Laboratory Retrofit Energy Assessment Process: A Case Study and a Process Guide

Rod Mahdavi, P.E., LEED AP®, Lawrence Berkeley National Laboratory

The U.S. Department of Energy's Office of Energy Efficiency and Renewable Energy (EERE) is working to evaluate energy efficiency opportunities in federal laboratories. As part of this process, energy assessments of laboratory facilities will be conducted under the Save Energy Now program. These assessments are designed to help laboratory professionals identify energy-saving measures that are most likely to yield the greatest energy savings. The assessments are not intended to be a complete energy audit, but rather the process is meant to educate laboratory staff and managers on an approach that can be used to identify potential energy saving opportunities that can be further investigated.

The objective is to standardize and streamline the laboratory assessment process to reduce cost and assure quality and consistency. DOE is continuing to develop tools to support the assessment process, with the long-term goal of having a comprehensive tool suite to enable a fully standardized assessment process.

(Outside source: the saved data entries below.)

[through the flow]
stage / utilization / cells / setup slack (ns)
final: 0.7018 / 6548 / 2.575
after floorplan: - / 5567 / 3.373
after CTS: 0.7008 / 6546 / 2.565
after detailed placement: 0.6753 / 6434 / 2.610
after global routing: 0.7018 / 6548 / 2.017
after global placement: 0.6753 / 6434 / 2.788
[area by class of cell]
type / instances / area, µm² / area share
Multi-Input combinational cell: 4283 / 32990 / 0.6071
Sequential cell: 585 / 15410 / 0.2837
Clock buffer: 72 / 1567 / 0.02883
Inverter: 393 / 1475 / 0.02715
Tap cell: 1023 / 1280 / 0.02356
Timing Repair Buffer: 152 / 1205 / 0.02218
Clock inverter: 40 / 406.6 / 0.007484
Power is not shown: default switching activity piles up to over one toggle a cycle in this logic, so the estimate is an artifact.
## config.mk

```make
export PLATFORM = sky130hd
export DESIGN_NAME = micp_ctrl
export DESIGN_NICKNAME = d
export VERILOG_FILES = /design/src/rtl/micp_pkg.sv /design/src/rtl/micp_ctrl.sv
export SDC_FILE = /design/constraint.sdc
export NUM_CORES = 1
export LEC_CHECK = 0
export BUFFER_PORTS_ARGS = -buffer_cell sky130_fd_sc_hd__buf_2
export CAP_MARGIN = 20
export CORE_AREA = 2 2 39 41
export DETAILED_ROUTE_END_ITERATION = 8
export DIE_AREA = 0 0 41 43
export GPL_TIMING_DRIVEN = 0
export PLACE_DENSITY = 0.47
export SYNTH_ARGS = -nofsm -noshare
export SYNTH_HDL_FRONTEND = slang
export SYNTH_SLANG_ARGS = --single-unit
```

## constraint.sdc

```tcl
create_clock -name clk -period 0.93 [get_ports clk]
set_input_delay 0 -clock clk [delete_from_list [all_inputs] [get_ports clk]]
set_output_delay 0 -clock clk [all_outputs]
set_load 0.02 [all_outputs]
```
## src/rtl/bcm_pkg.sv

```systemverilog
// bcm_pkg: shared constants, payload types and control structs for the
// binary classifier metrics block. No dependencies.
`default_nettype none
package bcm_pkg;

   // Widths
   localparam int INPUT_BITS  = 16;
   localparam int COUNT_BITS  = 16;
   localparam int FRAC_BITS   = 16;
   localparam int FRAC_W      = FRAC_BITS + 1;          // ratio field, 1.0 fits
   localparam int DEN_W       = COUNT_BITS + 2;         // sum of four counters
   localparam int ITER_BITS   = $clog2(FRAC_W + 1);
   localparam int NUM_RATIOS  = 4;
   localparam int SEL_BITS    = $clog2(NUM_RATIOS);

   // Ratio codes, also the undefined_mask bit positions
   localparam logic [SEL_BITS-1:0] RATIO_ACC  = SEL_BITS'(0);
   localparam logic [SEL_BITS-1:0] RATIO_PREC = SEL_BITS'(1);
   localparam logic [SEL_BITS-1:0] RATIO_REC  = SEL_BITS'(2);
   localparam logic [SEL_BITS-1:0] RATIO_FMEAS = SEL_BITS'(3);

   typedef struct packed {
      logic signed [INPUT_BITS-1:0] predicted_score;
      logic signed [INPUT_BITS-1:0] actual_label;
      logic                         last_pair;
   } req_type;

   typedef struct packed {
      logic [COUNT_BITS-1:0] true_pos_count;
      logic [COUNT_BITS-1:0] true_neg_count;
      logic [COUNT_BITS-1:0] false_pos_count;
      logic [COUNT_BITS-1:0] false_neg_count;
      logic [FRAC_W-1:0]     accuracy_frac;
      logic [FRAC_W-1:0]     precision_frac;
      logic [FRAC_W-1:0]     recall_frac;
      logic [FRAC_W-1:0]     fmeasure_frac;
      logic [NUM_RATIOS-1:0] undefined_mask;
   } rsp_type;

   // Controller to datapath
   typedef struct packed {
      logic                count_en;   // request accepted, classify it
      logic                div_start;  // load divider for ratio sel
      logic                store;      // quotient ready, write ratio sel
      logic                push;       // load output register, clear counters
      logic [SEL_BITS-1:0] sel;
   } cmd_type;

   // Datapath to controller
   typedef struct packed {
      logic div_done;
      logic out_free;
   } status_type;

endpackage
`default_nettype wire

```

## src/rtl/bcm_div.sv

```systemverilog
// bcm_div: restoring divider, one quotient bit per cycle.
// Computes floor(num * 2^FRAC_BITS / den) for num <= den. Uses bcm_pkg.
`default_nettype none
module bcm_div (
   input  wire logic                         clock,
   input  wire logic                         reset,
   input  wire logic                         start,
   input  wire logic [bcm_pkg::DEN_W-1:0]    num,
   input  wire logic [bcm_pkg::DEN_W-1:0]    den,
   output logic                              done,
   output logic [bcm_pkg::FRAC_W-1:0]        quotient
);

   logic                           busy_ff;
   logic                           first_ff;
   logic                           done_ff;
   logic [bcm_pkg::ITER_BITS-1:0]  cnt_ff;
   logic [bcm_pkg::DEN_W-1:0]      rem_ff;
   logic [bcm_pkg::DEN_W-1:0]      den_ff;
   logic [bcm_pkg::FRAC_W-1:0]     quo_ff;

   logic [bcm_pkg::DEN_W:0]        trial;
   logic [bcm_pkg::DEN_W:0]        diff;
   logic                           ge;

   // First step compares the numerator itself (the integer bit), then shifts
   assign trial = first_ff ? {1'b0, rem_ff} : {rem_ff, 1'b0};
   assign diff  = trial - {1'b0, den_ff};
   assign ge    = (trial >= {1'b0, den_ff});

   // Control
   always_ff @(posedge clock) begin
      if (reset) begin
         busy_ff <= 1'b0;
         done_ff <= 1'b0;
         cnt_ff  <= '0;
      end else begin
         done_ff <= busy_ff && (cnt_ff == bcm_pkg::ITER_BITS'(1));
         if (start) begin
            busy_ff <= 1'b1;
            cnt_ff  <= bcm_pkg::ITER_BITS'(bcm_pkg::FRAC_W);
         end else if (busy_ff) begin
            cnt_ff <= cnt_ff - bcm_pkg::ITER_BITS'(1);
            if (cnt_ff == bcm_pkg::ITER_BITS'(1)) begin
               busy_ff <= 1'b0;
            end
         end
      end
   end

   // Remainder and quotient
   always_ff @(posedge clock) begin
      if (start) begin
         rem_ff   <= num;
         den_ff   <= den;
         quo_ff   <= '0;
         first_ff <= 1'b1;
      end else if (busy_ff) begin
         rem_ff   <= ge ? diff[bcm_pkg::DEN_W-1:0] : trial[bcm_pkg::DEN_W-1:0];
         quo_ff   <= {quo_ff[bcm_pkg::FRAC_W-2:0], ge};
         first_ff <= 1'b0;
      end
   end

   assign done     = done_ff;
   assign quotient = quo_ff;

endmodule
`default_nettype wire

```

## src/rtl/bcm_dpath.sv

```systemverilog
// bcm_dpath: confusion counters, ratio operand selection, divider, ratio
// and output registers. Uses bcm_pkg and bcm_div.
`default_nettype none
module bcm_dpath (
   input  wire logic                  clock,
   input  wire logic                  reset,
   input  wire bcm_pkg::req_type      req_data,
   input  wire bcm_pkg::cmd_type      cmd,
   output bcm_pkg::status_type        status,
   output logic                       rsp_valid,
   input  wire logic                  rsp_ready,
   output bcm_pkg::rsp_type           rsp_data
);

   localparam logic [bcm_pkg::COUNT_BITS-1:0] CNT_MAX = '1;

   logic [bcm_pkg::COUNT_BITS-1:0] tp_ff, tn_ff, fp_ff, fn_ff;
   logic [bcm_pkg::FRAC_W-1:0]     ratio_ff [bcm_pkg::NUM_RATIOS];
   logic [bcm_pkg::NUM_RATIOS-1:0] mask_ff;
   logic                           rsp_valid_ff;
   bcm_pkg::rsp_type               rsp_ff;

   logic p_neg, a_neg, p_nonpos, a_nonpos;
   logic is_tp, is_tn, is_fp, is_fn;
   logic [bcm_pkg::DEN_W-1:0] tp_x, tn_x, fp_x, fn_x;
   logic [bcm_pkg::DEN_W-1:0] num_sel, den_sel;
   logic                      div_done;
   logic [bcm_pkg::FRAC_W-1:0] quotient;
   logic                      out_free;

   // Sign classification; zero counts as both signs, test order decides
   assign p_neg    = req_data.predicted_score[bcm_pkg::INPUT_BITS-1];
   assign a_neg    = req_data.actual_label[bcm_pkg::INPUT_BITS-1];
   assign p_nonpos = p_neg || (req_data.predicted_score == '0);
   assign a_nonpos = a_neg || (req_data.actual_label == '0);
   assign is_tp    = !p_neg && !a_neg;
   assign is_tn    = !is_tp && p_nonpos && a_nonpos;
   assign is_fp    = !is_tp && !is_tn && !p_neg;
   assign is_fn    = !is_tp && !is_tn && p_neg;

   // Saturating counters, cleared when the result is loaded
   always_ff @(posedge clock) begin
      if (reset || cmd.push) begin
         tp_ff <= '0;
         tn_ff <= '0;
         fp_ff <= '0;
         fn_ff <= '0;
      end else if (cmd.count_en) begin
         if (is_tp && tp_ff != CNT_MAX) tp_ff <= tp_ff + bcm_pkg::COUNT_BITS'(1);
         if (is_tn && tn_ff != CNT_MAX) tn_ff <= tn_ff + bcm_pkg::COUNT_BITS'(1);
         if (is_fp && fp_ff != CNT_MAX) fp_ff <= fp_ff + bcm_pkg::COUNT_BITS'(1);
         if (is_fn && fn_ff != CNT_MAX) fn_ff <= fn_ff + bcm_pkg::COUNT_BITS'(1);
      end
   end

   // Ratio operands
   assign tp_x = bcm_pkg::DEN_W'(tp_ff);
   assign tn_x = bcm_pkg::DEN_W'(tn_ff);
   assign fp_x = bcm_pkg::DEN_W'(fp_ff);
   assign fn_x = bcm_pkg::DEN_W'(fn_ff);

   always_comb begin
      case (cmd.sel)
         bcm_pkg::RATIO_ACC: begin
            num_sel = tp_x + tn_x;
            den_sel = tp_x + tn_x + fp_x + fn_x;
         end
         bcm_pkg::RATIO_PREC: begin
            num_sel = tp_x;
            den_sel = tp_x + fp_x;
         end
         bcm_pkg::RATIO_REC: begin
            num_sel = tp_x;
            den_sel = tp_x + fn_x;
         end
         default: begin
            num_sel = {tp_x[bcm_pkg::DEN_W-2:0], 1'b0};
            den_sel = {tp_x[bcm_pkg::DEN_W-2:0], 1'b0} + fn_x + fp_x;
         end
      endcase
   end

   bcm_div u_div (
      .clock    (clock),
      .reset    (reset),
      .start    (cmd.div_start),
      .num      (num_sel),
      .den      (den_sel),
      .done     (div_done),
      .quotient (quotient)
   );

   // Ratio results; zero denominator gives zero and a mask bit
   always_ff @(posedge clock) begin
      if (cmd.store) begin
         ratio_ff[cmd.sel] <= (den_sel == '0) ? '0 : quotient;
         mask_ff[cmd.sel]  <= (den_sel == '0);
      end
   end

   // Output register
   assign out_free = !rsp_valid_ff || rsp_ready;

   always_ff @(posedge clock) begin
      if (reset) begin
         rsp_valid_ff <= 1'b0;
      end else if (cmd.push) begin
         rsp_valid_ff <= 1'b1;
      end else if (rsp_ready) begin
         rsp_valid_ff <= 1'b0;
      end
   end

   always_ff @(posedge clock) begin
      if (cmd.push) begin
         rsp_ff.true_pos_count  <= tp_ff;
         rsp_ff.true_neg_count  <= tn_ff;
         rsp_ff.false_pos_count <= fp_ff;
         rsp_ff.false_neg_count <= fn_ff;
         rsp_ff.accuracy_frac   <= ratio_ff[bcm_pkg::RATIO_ACC];
         rsp_ff.precision_frac  <= ratio_ff[bcm_pkg::RATIO_PREC];
         rsp_ff.recall_frac     <= ratio_ff[bcm_pkg::RATIO_REC];
         rsp_ff.fmeasure_frac   <= ratio_ff[bcm_pkg::RATIO_FMEAS];
         rsp_ff.undefined_mask  <= mask_ff;
      end
   end

   assign status.div_done = div_done;
   assign status.out_free = out_free;
   assign rsp_valid       = rsp_valid_ff;
   assign rsp_data        = rsp_ff;

`ifndef ASSERT_OFF
   // Output register is never overwritten while a result still waits
   a_push_free: assert property (@(posedge clock) disable iff (reset)
      cmd.push |-> out_free)
      else $error("result loaded over a pending result");

   // Counters are idle while ratios are computed from them
   a_no_count_in_div: assert property (@(posedge clock) disable iff (reset)
      (cmd.div_start || cmd.store) |-> !cmd.count_en)
      else $error("counter update during ratio computation");
`endif

endmodule
`default_nettype wire

```

## src/rtl/bcm_ctrl.sv

```systemverilog
// bcm_ctrl: sequencer for counting and the four per-set ratio divisions.
// Uses bcm_pkg; drives bcm_dpath through cmd_type and status_type.
`default_nettype none
module bcm_ctrl (
   input  wire logic                clock,
   input  wire logic                reset,
   input  wire logic                req_valid,
   output logic                     req_ready,
   input  wire logic                last_pair,
   input  wire bcm_pkg::status_type status,
   output bcm_pkg::cmd_type         cmd
);

   typedef enum logic [1:0] {
      ST_COUNT,
      ST_START,
      ST_WAIT,
      ST_PUSH
   } state_type;

   state_type                    state_ff;
   logic                         req_ready_ff;
   logic [bcm_pkg::SEL_BITS-1:0] sel_ff;
   logic                         accept;

   assign accept = req_valid && req_ready_ff;

   // State, ratio index and ready
   always_ff @(posedge clock) begin
      if (reset) begin
         state_ff     <= ST_COUNT;
         req_ready_ff <= 1'b1;
         sel_ff       <= bcm_pkg::RATIO_ACC;
      end else begin
         case (state_ff)
            ST_COUNT: begin
               if (accept && last_pair) begin
                  state_ff     <= ST_START;
                  req_ready_ff <= 1'b0;
                  sel_ff       <= bcm_pkg::RATIO_ACC;
               end
            end
            ST_START: begin
               state_ff <= ST_WAIT;
            end
            ST_WAIT: begin
               if (status.div_done) begin
                  if (sel_ff == bcm_pkg::RATIO_FMEAS) begin
                     state_ff <= ST_PUSH;
                  end else begin
                     sel_ff   <= sel_ff + bcm_pkg::SEL_BITS'(1);
                     state_ff <= ST_START;
                  end
               end
            end
            ST_PUSH: begin
               if (status.out_free) begin
                  state_ff     <= ST_COUNT;
                  req_ready_ff <= 1'b1;
               end
            end
            default: begin
               state_ff     <= ST_COUNT;
               req_ready_ff <= 1'b1;
            end
         endcase
      end
   end

   // Command decode
   assign cmd.count_en  = accept;
   assign cmd.div_start = (state_ff == ST_START);
   assign cmd.store     = (state_ff == ST_WAIT) && status.div_done;
   assign cmd.push      = (state_ff == ST_PUSH) && status.out_free;
   assign cmd.sel       = sel_ff;
   assign req_ready     = req_ready_ff;

`ifndef ASSERT_OFF
   // Ready only in the counting state
   a_ready_count: assert property (@(posedge clock) disable iff (reset)
      req_ready_ff |-> (state_ff == ST_COUNT))
      else $error("ready outside counting state");

   // A last request always starts the accuracy division next
   a_last_starts: assert property (@(posedge clock) disable iff (reset)
      (accept && last_pair) |=> (cmd.div_start && sel_ff == bcm_pkg::RATIO_ACC))
      else $error("last request did not start ratio sequence");
`endif

endmodule
`default_nettype wire

```

## src/rtl/binary_classifier_metrics.sv

```systemverilog
// Binary classifier metrics: confusion counts plus accuracy, precision,
// recall and F-measure per set. A plain pair is counted when accepted; after a
// last pair the four divisions run on one serial divider, then the output
// register is loaded and rsp_valid rises, with req_ready low meanwhile and
// longer while the previous result is held. Throughput: one pair per cycle
// between set ends. Reset (synchronous) clears counters, controller and output.
`default_nettype none
module binary_classifier_metrics (
   input  wire logic             clock,
   input  wire logic             reset,
   input  wire logic             req_valid,
   output logic                  req_ready,
   input  wire bcm_pkg::req_type req_data,
   output logic                  rsp_valid,
   input  wire logic             rsp_ready,
   output bcm_pkg::rsp_type      rsp_data
);

   bcm_pkg::cmd_type    cmd;
   bcm_pkg::status_type status;

   bcm_ctrl u_ctrl (
      .clock     (clock),
      .reset     (reset),
      .req_valid (req_valid),
      .req_ready (req_ready),
      .last_pair (req_data.last_pair),
      .status    (status),
      .cmd       (cmd)
   );

   bcm_dpath u_dpath (
      .clock     (clock),
      .reset     (reset),
      .req_data  (req_data),
      .cmd       (cmd),
      .status    (status),
      .rsp_valid (rsp_valid),
      .rsp_ready (rsp_ready),
      .rsp_data  (rsp_data)
   );

endmodule
`default_nettype wire

```

## config.mk

```make
export PLATFORM = sky130hd
export DESIGN_NAME = binary_classifier_metrics
export DESIGN_NICKNAME = d
export VERILOG_FILES = /design/src/rtl/bcm_pkg.sv /design/src/rtl/bcm_div.sv /design/src/rtl/bcm_dpath.sv /design/src/rtl/bcm_ctrl.sv /design/src/rtl/binary_classifier_metrics.sv
export SDC_FILE = /design/constraint.sdc
export NUM_CORES = 1
export LEC_CHECK = 0
export ABC_AREA = 1
export BUFFER_PORTS_ARGS = -buffer_cell sky130_fd_sc_hd__buf_2
export CORE_MARGIN = 8
export CORE_UTILIZATION = 38
export DETAILED_ROUTE_END_ITERATION = 6
export GPL_TIMING_DRIVEN = 0
export PLACE_DENSITY = 0.58
export SYNTH_ARGS = -nofsm -noshare
export SYNTH_HDL_FRONTEND = slang
export SYNTH_HIERARCHICAL = 1
export SYNTH_SLANG_ARGS = --single-unit
```

## constraint.sdc

```tcl
create_clock -name clock -period 7.66 [get_ports clock]
set_input_delay 0.766 -clock clock [delete_from_list [all_inputs] [get_ports clock]]
set_output_delay 0.766 -clock clock [all_outputs]
set_load 0.005 [all_outputs]
```

Word level (Yosys, flattened, before mapping):

Memory sizes are Yosys's and may differ from the RTL's. A register that Yosys moved wholly into a read port is not among the register bits.
Cells that the tools add are included.

* memories kept: 1
* bits in writable memories: 68
* bits of input ports: 37
* flip-flop bits (word level): 203

* reduce and logical (&&, ||, !) cells: 43
* add/sub/neg operators: 14
* multiplexer cells: 31
* magnitude comparators: 3
* eq/ne operators: 15

Memories
* u_dpath.ratio_ff: words 4, bits a word 17, rd ports 4, clocked after memory_dff 4, wr ports 1, RTL line bcm_dpath.sv:18 `logic [bcm_pkg::FRAC_W-1:0] ratio_ff [bcm_pkg::NUM_RATIOS];`

Operators by type and width (count)
* $add A16 B1 Y16 const B: 4
* $ne A16 B16 Y1 const B: 4
* $add A18 B16 Y18: 3
* $mux W18: 3
* $pmux W18 S3: 1
* $add A16 B16 Y17: 3
* $pmux W18 S2: 1
* $logic_not A16 Y1: 2
* $ge A19 B18 Y1: 1
* $mux W19: 1
* $add A17 B16 Y18: 1
* $logic_not A18 Y1: 1
* $sub A18 B18 Y18: 1
* $mux W17: 1
* $logic_and A1 B1 Y1: 16
* $mux W2: 7
* $mux W1: 10
* $mux W5: 2
* $eq A2 B2 Y1 const B: 4
* $pmux W2 S4: 1
* $reduce_and A2 Y1: 4
* $reduce_bool A2 Y1: 4
* $ne A2 B1 Y1 const B: 3
* $reduce_and A3 Y1: 2
* 16 further kinds: 26

Longest topological paths before layout:

* depth after elaboration: 10
* mapped depth: 31
* mapped depth without buffers: 30

By module:

Netlist, hierarchy kept.

By module, submodules not included
* bcm_dpath: times used 1, area an instance 14795.4 um2, sequential area each 7547.2 um2, cells each 1609
* bcm_div: times used 1, area an instance 3848.7 um2, sequential area each 1581.5 um2, cells each 532
* bcm_ctrl: times used 1, area an instance 332.8 um2, sequential area each 100.1 um2, cells each 51

Least setup slack after synthesis:

OpenSTA, ideal clock, no wires.

* path type: input to register
* from: input rsp_ready
* to: register u_dpath/tn_ff[2] (netlist name)
* stages on the path: 9
* path slack: -0.545 ns
* data arrival time: 8.073 ns
* buffers on the path: 2
* required time: 7.528 ns
* setup time: 0.132 ns
* cell sequence: inv_1 > nand2_1 > buf_4 > inv_1 > nor2_1 > nor2_1 > inv_1 > clkbuf_1 > nor3_1

RTL lines
* from (decl): RTL line binary_classifier_metrics.sv:15 `input wire logic rsp_ready,`
* to (signal assigned): RTL line bcm_dpath.sv:50 `if (is_tn && tn_ff != CNT_MAX) tn_ff <= tn_ff + bcm_pkg::COUNT_BITS'(1);`
* to (decl): RTL line bcm_dpath.sv:17 `logic [bcm_pkg::COUNT_BITS-1:0] tp_ff, tn_ff, fp_ff, fn_ff;`

Final worst setup path:

* from: register u_dpath/tp_ff[1] (netlist name)
* to: memory u_dpath/ratio_ff[0][12] (netlist name), data pin

* cells in the longest elaborated chain, start to end: 6
* elaborated cells on any way between the ends: 10
* those cells by class: 7 x add/sub; 2 x mux; 1 x reduce/logical

RTL lines
* from (decl): RTL line bcm_dpath.sv:17
* from (signal assigned): RTL line bcm_dpath.sv:49 `if (is_tp && tp_ff != CNT_MAX) tp_ff <= tp_ff + bcm_pkg::COUNT_BITS'(1);`
* $add A16 B16 Y17: RTL line bcm_dpath.sv:66 `den_sel = tp_x + tn_x + fp_x + fn_x;`
* $add A18 B16 Y18 (2 in a row): RTL line bcm_dpath.sv:66
* $pmux W18 S3 *: RTL line bcm_dpath.sv:63 `case (cmd.sel)`
* $logic_not A18 Y1 *: RTL line bcm_dpath.sv:96 `ratio_ff[cmd.sel] <= (den_sel == '0) ? '0 : quotient;`
* $mux W17 *: RTL line bcm_dpath.sv:96
* to (decl): RTL line bcm_dpath.sv:18

Mark *: on every way between the ends. The rest lies on a longest branch, timed or not.

==> results.cfg <==
[critical_path]
cp_top_family = simple AND/OR/NAND/NOR gates
cp_data_required_time_ps = 7950
cp_common_cell = nand2_1
r2r_cells = 29
slowest_stage = dfxtp_1
crit_start = u_dpath/tp_ff[1]
cp.depth = 29
worstSetupStartpointType = flip-flop
critPathMaxStageDelay_ps = 650
crit_fanout = 13
end_kind = flip-flop
reg2reg_from = u_dpath/tp_ff[1]
arrival_ps = 6430
crit_type = flip-flop to flip-flop
path_buf_inv = 4

[global_routing]
gr-total-overflow = 0
grt_usage_pct = 18.3
grt_pass1_vias = 15004
antenna_found_initial = 0
grt_max_degree = 36
grt_pass1_wl_microns = 81900

[logic_synthesis]
yosys_warnings = 6
yosys.area.top_type = edfxtp_1
async_flop_share_pct = 0
syn-num-nets = 2360
synthTopCellsByCount = nand2_1, inv_1, edfxtp_1
synthTopCellsByArea = edfxtp_1, nand2_1, dfxtp_1, inv_1, ha_1
synth-seq-cells = 339
synth.most_common_cell = nand2_1
synth-edff-count = 244
synth_top_area_share_pct = 38.6
synth.distinct_cells = 51
avgSynthCellArea_sq_um = 8.66
seq_area_frac_synth_pct = 48.6
syn_inst = 2192
synthFlopType = edfxtp_1
syn_area_sq_mm = 0.0190

[power]
p_clk_share_pct = 30.3
p_per_area_mw_per_mm2 = 265
irDropWorstVdd_mv = 0.144
switching_share_pct = 34.5
p_int_mw = 3.81
pwr-share-seq_pct = 37.9
netSwitchingPower_mw = 2.01
p_comb_share_pct = 31.9
p_leak_nw = 9.74

[timing]
drv_slew = 0
fin_crit_sh_pct = 80.1
rsz0062_at_grt = false
finalSetupViolCount = 0
period_minus_slack_ps = 6140
fin_setup_tns_ps = 0
hold_viol_final = 0
max_freq_mhz = 163
tightest_slew_ps = 993
slew-limit-headroom_pct = 33.7
clock_skew_ps = 22.7
fin_ws_ps = 1520

[clock_network]
clock_path_buffers = 3
cts-resized-gates = 0
clkTransAtPathRegs_ps = 60
clk_latency_ps = 560
htree_num_levels = 2
postCtsSetupBuffers = 0
cts_root_buf = clkbuf_16
clock-sinks = 339
cts_buffers = 36
hold_buffers = 0
cts_tree = done

[cells_and_area]
syn2layout_area_growth_pct = 15.9
antennaDiodeCount = 0
layout-drive-gt1-share_pct = 12.3
multi_input_area_sq_mm = 0.00822
final_nets = 2576
layout.cells.non_filler = 3107
nFillCells = 4846
regArea_sq_mm = 0.00923

[die]
die_y_microns = 239
ioPinCount = 175
start_util_pct = 38.1
rows = 82
die_w_microns = 239
coreArea_sq_mm = 0.0498
die_area_sq_mm = 0.0573

[place]
gp_congestion = 0.990
hpwlAfterDp_microns = 43200
placed_cells = 3042
portBuffers = 174
pre_cts_ws_ps = 1580

[flow_run]
cap_viol_max_count = 0

[drt]
drc = 0
routedWlPerCell_microns = 17.6
via_per_inst = 5.00
drt_first_pass_iters = 6
antenna_left = 0
wl_microns = 54500
vias = 15542
dr.first_iter.drc_count = 851

[worst_hold_path]
hold-path-cell-count = 0
min_path_type = flip-flop to flip-flop
min_from = u_dpath/ratio_ff[3][11]

[status]
run_status = finished, final reports clean
## cell type report
class / count / share of cell area, %
Multi-Input combinational cell: 1460 / 37.4
Clock buffer: 44 / 4.37
Sequential cell: 339 / 42.0
Inverter: 350 / 5.98
Buffer: 43 / 1.00
Tap cell: 672 / 3.82
Timing Repair Buffer: 178 / 4.36
Clock inverter: 21 / 1.10
## path summary, 6_finish.rpt
path	slack, ps	end
max	1520	u_dpath/ratio_ff[0][12]
min	420	u_dpath/rsp_data[15]
max reg2reg	1520	u_dpath/ratio_ff[0][12]
min reg2reg	420	u_dpath/rsp_data[15]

While the details will be discussed in the presentation, the steps are summarized as the following:

  • Hold kickoff conference call to review goals, scope, information, and documents.
  • Use Labs21 Benchmarking Tool for preliminary energy use ranking.
  • Use Labs21 Laboratory Energy Efficiency Profiler (LEEP) Tool for identification of probable action items, retrofit relevance, and scale of impact.
  • Compile existing information from drawings, trend logs, etc.
  • Arrange onsite meeting with all stakeholders including site tour and overview of systems and equipment.
  • Conduct site visit with stakeholders. Review and document efficiency actions to be studied.
  • Estimate savings for potential retrofit projects.
  • Compile preliminary assessment report and present to site stakeholders.

Biography:

Rod Mahdavi is a program manager in the Environmental Energy Technology Division at Lawrence Berkeley National Laboratory. He has worked extensively in the design of high-tech facilities and data centers, semiconductor facilities, clean rooms, laboratories, and health care buildings. Recently, he has been performing energy use assessment in many data centers and laboratory environments and providing the stakeholders with energy efficiency measures. Mr. Mahdavi has been a facility engineer for a pharmaceutical company and has executed projects for saving energy in the laboratories and vivaria. He is a LEED AP, holds a master's degree in mechanical engineering, and is a licensed professional engineer in California, Arizona, and New Mexico.